* **TASK TO CARRY OUT**
The lines below are to be quoted exactly, from the first through the one that contains "File: src/rtl/bit_tick_divider.sv".

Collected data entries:
• • •
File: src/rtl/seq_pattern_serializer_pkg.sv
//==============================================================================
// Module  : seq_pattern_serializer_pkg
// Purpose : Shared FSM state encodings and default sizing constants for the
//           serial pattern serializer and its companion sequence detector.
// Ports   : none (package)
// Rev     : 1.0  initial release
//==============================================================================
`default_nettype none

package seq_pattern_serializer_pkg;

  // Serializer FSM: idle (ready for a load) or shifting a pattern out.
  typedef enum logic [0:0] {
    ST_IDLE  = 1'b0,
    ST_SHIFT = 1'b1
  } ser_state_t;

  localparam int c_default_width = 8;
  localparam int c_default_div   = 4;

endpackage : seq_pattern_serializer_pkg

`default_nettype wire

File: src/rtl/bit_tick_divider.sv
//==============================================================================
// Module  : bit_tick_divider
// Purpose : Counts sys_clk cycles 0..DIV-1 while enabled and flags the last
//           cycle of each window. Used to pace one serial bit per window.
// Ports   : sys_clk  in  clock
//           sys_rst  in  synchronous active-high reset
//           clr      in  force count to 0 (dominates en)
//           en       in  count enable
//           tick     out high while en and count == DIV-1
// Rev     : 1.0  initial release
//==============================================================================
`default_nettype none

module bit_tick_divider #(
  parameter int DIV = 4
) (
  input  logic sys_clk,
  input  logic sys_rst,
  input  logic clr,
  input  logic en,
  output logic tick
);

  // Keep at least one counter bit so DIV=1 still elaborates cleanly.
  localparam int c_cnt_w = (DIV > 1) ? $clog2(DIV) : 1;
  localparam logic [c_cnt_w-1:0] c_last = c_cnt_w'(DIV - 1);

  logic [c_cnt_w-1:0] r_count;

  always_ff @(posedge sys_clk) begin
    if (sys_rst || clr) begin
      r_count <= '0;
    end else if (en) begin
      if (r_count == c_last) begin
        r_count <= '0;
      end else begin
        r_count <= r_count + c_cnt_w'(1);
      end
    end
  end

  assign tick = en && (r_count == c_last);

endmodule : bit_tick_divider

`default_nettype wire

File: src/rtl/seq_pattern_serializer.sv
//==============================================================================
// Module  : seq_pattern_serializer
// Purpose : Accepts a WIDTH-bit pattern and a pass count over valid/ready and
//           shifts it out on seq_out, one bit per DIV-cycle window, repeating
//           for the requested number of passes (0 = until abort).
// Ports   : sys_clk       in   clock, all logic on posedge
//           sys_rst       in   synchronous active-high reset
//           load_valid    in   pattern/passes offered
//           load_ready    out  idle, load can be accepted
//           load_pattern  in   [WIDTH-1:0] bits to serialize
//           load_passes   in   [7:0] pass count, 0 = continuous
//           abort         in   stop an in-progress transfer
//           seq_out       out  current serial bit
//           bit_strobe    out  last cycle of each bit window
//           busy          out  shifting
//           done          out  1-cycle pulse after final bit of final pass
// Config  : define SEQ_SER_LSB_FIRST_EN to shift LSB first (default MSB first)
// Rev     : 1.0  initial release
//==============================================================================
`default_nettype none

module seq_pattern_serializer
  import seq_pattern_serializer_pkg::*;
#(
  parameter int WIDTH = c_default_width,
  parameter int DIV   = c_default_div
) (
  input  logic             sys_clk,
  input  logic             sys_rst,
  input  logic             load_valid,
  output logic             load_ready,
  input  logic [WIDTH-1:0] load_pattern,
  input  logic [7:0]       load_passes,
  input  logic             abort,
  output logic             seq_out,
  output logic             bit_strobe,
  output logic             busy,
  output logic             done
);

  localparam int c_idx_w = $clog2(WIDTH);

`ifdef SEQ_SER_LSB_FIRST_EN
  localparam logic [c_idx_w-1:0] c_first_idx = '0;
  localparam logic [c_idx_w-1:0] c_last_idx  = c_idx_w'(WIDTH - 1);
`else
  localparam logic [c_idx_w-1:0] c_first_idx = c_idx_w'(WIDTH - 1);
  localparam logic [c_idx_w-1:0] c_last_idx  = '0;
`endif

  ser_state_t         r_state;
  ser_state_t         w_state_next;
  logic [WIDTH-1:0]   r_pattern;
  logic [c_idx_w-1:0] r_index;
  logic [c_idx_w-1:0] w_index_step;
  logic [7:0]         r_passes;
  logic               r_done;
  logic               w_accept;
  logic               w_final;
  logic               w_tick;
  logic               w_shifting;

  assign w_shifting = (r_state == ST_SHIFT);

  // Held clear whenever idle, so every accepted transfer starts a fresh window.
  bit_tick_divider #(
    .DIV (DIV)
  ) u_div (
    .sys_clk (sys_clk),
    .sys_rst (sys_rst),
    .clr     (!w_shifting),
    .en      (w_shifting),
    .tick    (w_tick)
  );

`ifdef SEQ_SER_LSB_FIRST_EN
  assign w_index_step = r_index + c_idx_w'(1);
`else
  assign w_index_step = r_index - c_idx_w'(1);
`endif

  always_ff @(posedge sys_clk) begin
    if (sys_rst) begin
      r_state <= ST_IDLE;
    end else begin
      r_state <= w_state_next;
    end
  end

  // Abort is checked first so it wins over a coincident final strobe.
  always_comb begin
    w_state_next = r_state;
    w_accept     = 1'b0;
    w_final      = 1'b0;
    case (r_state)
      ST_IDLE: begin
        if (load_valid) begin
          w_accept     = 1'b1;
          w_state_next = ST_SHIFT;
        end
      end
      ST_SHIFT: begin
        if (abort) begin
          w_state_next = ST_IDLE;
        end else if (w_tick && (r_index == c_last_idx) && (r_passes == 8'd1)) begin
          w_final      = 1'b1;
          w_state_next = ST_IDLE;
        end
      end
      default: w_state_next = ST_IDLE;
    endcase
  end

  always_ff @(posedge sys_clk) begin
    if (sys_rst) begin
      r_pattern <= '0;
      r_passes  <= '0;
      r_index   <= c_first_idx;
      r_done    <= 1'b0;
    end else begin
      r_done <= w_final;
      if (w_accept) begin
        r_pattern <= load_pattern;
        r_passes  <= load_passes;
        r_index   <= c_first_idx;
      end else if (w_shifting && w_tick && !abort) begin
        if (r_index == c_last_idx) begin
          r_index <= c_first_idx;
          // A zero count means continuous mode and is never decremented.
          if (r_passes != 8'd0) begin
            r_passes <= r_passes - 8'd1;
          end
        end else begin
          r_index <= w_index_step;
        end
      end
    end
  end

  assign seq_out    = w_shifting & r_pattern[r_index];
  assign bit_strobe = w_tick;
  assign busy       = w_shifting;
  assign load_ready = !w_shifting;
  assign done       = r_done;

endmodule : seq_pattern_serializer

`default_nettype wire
• • •
* **SOLUTION FOR THIS PROBLEM**
File: src/rtl/seq_pattern_serializer_pkg.sv
//==============================================================================
// Module  : seq_pattern_serializer_pkg
// Purpose : Shared FSM state encodings and default sizing constants for the
//           serial pattern serializer and its companion sequence detector.
// Ports   : none (package)
// Rev     : 1.0  initial release
//==============================================================================
`default_nettype none

package seq_pattern_serializer_pkg;

  // Serializer FSM: idle (ready for a load) or shifting a pattern out.
  typedef enum logic [0:0] {
    ST_IDLE  = 1'b0,
    ST_SHIFT = 1'b1
  } ser_state_t;

  localparam int c_default_width = 8;
  localparam int c_default_div   = 4;

endpackage : seq_pattern_serializer_pkg

`default_nettype wire

File: src/rtl/bit_tick_divider.sv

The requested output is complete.